> **Problem description**: When the line containing "## cell type report" is found in the data below, copy it and each line after it through the line containing "## power by group", exactly and with no others.

»»

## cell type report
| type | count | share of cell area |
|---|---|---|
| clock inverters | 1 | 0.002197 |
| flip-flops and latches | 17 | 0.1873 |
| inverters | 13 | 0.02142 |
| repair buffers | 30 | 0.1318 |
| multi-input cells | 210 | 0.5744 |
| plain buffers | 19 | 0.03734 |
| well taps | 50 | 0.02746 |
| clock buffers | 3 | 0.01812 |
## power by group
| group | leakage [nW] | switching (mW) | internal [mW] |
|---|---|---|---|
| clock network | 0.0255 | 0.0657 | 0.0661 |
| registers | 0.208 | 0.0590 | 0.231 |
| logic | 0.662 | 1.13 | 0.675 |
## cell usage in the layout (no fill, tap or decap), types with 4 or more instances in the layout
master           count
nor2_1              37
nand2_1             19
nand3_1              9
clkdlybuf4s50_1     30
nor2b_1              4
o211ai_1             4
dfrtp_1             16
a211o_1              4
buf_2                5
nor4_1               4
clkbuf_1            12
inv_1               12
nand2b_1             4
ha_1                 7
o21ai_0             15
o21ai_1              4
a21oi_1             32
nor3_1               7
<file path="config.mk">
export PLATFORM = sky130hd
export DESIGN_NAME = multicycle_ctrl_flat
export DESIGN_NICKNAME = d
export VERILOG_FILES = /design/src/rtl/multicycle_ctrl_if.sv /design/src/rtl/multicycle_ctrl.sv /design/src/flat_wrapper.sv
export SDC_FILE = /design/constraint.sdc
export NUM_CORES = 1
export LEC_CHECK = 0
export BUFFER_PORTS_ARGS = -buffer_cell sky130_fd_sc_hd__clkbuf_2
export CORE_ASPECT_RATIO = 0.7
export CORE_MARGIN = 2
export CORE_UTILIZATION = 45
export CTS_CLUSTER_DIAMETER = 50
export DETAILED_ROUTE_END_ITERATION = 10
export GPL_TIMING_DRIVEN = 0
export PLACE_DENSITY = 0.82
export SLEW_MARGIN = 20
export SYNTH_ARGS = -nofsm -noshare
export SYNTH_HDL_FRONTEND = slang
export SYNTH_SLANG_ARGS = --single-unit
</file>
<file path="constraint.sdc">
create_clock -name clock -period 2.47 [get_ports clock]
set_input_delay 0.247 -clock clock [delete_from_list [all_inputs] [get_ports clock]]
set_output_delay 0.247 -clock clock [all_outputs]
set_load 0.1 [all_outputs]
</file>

««
»»

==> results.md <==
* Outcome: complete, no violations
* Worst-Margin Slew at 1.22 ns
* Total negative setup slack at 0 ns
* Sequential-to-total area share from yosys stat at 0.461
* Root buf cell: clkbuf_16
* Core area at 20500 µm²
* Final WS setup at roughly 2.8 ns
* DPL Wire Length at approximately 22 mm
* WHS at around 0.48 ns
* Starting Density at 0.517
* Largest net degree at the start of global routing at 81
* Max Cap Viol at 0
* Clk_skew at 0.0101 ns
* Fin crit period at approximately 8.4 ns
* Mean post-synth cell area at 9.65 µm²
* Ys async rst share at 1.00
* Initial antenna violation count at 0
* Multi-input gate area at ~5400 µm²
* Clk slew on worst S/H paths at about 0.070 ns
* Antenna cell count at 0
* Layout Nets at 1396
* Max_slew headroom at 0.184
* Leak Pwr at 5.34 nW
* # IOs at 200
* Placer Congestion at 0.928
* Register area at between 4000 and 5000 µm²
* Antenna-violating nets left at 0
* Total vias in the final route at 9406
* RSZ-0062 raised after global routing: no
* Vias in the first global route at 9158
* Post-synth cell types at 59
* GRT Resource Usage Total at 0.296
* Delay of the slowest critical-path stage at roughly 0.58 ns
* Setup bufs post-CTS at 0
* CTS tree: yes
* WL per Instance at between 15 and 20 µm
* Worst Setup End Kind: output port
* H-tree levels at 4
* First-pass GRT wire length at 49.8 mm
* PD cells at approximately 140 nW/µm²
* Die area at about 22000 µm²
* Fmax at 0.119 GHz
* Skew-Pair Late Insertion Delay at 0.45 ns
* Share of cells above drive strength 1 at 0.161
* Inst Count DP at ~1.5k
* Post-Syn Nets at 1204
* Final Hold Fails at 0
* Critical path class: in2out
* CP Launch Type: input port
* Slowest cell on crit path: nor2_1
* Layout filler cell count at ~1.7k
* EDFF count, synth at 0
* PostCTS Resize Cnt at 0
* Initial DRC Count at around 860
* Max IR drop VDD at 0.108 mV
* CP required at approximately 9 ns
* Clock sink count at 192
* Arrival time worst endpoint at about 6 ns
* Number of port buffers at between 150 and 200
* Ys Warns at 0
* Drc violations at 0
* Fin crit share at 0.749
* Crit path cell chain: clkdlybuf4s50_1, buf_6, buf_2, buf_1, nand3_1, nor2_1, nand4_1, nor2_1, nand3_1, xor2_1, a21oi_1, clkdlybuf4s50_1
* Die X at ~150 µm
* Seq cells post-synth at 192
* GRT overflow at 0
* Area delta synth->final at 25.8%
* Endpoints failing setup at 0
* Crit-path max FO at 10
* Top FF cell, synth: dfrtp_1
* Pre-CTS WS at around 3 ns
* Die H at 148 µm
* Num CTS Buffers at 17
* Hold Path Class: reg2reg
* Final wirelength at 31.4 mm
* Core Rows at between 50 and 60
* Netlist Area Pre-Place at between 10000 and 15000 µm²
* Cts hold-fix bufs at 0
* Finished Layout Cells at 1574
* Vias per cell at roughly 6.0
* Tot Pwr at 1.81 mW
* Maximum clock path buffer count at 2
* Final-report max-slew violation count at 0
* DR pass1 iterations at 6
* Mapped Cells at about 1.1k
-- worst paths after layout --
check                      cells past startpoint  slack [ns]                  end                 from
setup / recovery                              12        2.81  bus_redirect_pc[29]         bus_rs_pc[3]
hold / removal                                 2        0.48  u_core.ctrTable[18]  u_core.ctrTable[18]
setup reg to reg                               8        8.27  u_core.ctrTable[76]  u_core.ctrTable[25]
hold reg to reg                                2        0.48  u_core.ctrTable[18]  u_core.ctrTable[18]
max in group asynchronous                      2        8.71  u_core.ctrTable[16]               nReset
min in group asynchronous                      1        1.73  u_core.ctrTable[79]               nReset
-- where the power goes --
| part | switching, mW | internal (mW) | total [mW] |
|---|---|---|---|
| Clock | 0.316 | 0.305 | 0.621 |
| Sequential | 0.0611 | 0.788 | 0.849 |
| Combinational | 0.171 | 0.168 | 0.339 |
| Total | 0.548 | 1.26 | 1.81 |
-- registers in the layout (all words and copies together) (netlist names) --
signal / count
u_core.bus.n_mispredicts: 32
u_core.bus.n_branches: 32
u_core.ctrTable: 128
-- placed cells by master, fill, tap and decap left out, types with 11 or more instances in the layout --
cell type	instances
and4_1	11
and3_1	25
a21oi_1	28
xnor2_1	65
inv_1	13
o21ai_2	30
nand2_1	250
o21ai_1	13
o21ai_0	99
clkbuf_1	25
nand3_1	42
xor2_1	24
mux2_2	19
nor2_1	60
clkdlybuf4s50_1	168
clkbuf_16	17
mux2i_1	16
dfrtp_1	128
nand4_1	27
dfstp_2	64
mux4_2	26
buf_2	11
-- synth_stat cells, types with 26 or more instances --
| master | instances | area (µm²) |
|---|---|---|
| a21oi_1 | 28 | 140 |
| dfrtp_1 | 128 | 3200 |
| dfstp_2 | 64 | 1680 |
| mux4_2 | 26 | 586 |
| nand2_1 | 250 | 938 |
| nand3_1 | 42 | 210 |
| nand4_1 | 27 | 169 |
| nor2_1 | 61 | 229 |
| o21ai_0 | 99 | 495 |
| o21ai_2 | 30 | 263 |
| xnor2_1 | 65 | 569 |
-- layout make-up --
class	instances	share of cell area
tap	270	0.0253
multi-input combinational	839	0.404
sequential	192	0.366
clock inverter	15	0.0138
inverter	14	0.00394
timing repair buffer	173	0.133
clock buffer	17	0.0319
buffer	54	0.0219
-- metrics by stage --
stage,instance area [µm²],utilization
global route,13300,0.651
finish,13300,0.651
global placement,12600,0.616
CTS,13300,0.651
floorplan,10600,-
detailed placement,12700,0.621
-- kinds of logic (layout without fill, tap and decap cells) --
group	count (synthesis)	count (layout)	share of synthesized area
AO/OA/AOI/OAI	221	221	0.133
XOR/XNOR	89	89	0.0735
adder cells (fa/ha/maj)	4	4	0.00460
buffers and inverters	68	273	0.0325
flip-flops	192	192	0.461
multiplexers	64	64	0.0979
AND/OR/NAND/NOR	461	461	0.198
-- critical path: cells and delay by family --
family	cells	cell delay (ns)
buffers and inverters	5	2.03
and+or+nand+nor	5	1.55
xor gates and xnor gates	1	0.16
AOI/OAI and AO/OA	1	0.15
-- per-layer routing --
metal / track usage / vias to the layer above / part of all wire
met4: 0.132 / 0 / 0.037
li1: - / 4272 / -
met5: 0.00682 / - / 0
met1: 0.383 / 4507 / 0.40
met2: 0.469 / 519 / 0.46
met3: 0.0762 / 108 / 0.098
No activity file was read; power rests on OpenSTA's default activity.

««
»»

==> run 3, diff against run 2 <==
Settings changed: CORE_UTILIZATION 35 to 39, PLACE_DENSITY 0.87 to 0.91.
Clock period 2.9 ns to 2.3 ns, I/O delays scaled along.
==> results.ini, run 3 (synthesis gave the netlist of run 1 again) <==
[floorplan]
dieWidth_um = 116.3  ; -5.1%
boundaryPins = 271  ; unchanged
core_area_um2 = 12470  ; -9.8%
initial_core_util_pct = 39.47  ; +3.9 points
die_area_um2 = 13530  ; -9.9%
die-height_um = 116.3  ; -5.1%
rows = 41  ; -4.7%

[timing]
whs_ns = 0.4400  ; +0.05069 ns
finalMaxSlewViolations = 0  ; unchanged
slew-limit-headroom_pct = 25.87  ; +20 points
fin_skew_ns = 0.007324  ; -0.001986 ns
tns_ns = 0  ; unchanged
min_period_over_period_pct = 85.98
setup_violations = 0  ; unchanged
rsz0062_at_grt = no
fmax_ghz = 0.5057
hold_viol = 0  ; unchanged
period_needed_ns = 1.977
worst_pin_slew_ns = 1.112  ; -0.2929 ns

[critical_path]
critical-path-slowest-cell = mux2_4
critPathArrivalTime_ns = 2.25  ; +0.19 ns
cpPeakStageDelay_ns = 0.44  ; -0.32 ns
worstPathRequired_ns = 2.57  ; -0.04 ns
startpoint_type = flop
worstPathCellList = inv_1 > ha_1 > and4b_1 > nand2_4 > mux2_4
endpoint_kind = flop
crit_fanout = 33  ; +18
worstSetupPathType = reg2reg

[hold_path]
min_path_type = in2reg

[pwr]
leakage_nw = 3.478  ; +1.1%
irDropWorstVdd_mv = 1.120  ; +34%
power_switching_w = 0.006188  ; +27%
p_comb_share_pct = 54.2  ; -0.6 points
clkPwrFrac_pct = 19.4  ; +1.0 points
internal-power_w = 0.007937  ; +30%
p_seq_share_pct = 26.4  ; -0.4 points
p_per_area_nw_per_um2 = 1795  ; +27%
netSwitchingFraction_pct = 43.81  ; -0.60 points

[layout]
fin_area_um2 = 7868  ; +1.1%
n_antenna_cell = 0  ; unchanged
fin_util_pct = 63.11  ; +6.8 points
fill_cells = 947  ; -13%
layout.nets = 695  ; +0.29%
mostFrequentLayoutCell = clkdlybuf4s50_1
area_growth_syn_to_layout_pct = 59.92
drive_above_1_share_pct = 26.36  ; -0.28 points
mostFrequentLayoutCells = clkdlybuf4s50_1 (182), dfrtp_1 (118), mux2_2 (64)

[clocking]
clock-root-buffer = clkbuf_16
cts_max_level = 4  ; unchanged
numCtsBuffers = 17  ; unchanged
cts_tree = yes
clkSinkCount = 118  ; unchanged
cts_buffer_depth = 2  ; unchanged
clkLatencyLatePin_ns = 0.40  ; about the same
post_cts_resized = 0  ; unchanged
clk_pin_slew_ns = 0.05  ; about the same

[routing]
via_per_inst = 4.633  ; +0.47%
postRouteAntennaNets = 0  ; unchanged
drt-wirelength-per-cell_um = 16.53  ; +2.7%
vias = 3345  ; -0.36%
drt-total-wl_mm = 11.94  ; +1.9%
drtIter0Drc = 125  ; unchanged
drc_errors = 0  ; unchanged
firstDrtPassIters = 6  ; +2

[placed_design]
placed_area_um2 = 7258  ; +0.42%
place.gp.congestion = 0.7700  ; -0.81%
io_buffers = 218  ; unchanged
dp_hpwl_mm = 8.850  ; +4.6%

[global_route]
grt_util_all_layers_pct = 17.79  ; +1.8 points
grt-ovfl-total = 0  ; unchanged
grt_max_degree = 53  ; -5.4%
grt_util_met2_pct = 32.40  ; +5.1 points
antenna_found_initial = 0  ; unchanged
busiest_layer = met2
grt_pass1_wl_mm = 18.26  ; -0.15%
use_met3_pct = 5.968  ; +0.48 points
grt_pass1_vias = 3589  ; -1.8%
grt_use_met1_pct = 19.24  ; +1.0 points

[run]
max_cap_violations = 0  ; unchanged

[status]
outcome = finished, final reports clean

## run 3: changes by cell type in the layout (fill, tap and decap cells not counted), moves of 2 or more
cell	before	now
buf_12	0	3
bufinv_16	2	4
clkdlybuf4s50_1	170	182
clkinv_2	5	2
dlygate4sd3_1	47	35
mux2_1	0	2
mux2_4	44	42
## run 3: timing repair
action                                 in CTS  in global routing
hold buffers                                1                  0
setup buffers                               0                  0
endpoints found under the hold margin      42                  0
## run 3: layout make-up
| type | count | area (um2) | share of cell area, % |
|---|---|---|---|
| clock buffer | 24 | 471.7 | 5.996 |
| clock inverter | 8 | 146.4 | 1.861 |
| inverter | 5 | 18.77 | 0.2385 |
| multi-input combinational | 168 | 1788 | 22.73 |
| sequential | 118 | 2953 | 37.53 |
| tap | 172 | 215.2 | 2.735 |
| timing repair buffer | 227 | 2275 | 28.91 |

««

> **Written reply**:
## cell type report
| type | count | share of cell area |
|---|---|---|
| clock inverters | 1 | 0.002197 |
| flip-flops and latches | 17 | 0.1873 |
| inverters | 13 | 0.02142 |
| repair buffers | 30 | 0.1318 |
| multi-input cells | 210 | 0.5744 |
| plain buffers | 19 | 0.03734 |
| well taps | 50 | 0.02746 |
| clock buffers | 3 | 0.01812 |
## power by group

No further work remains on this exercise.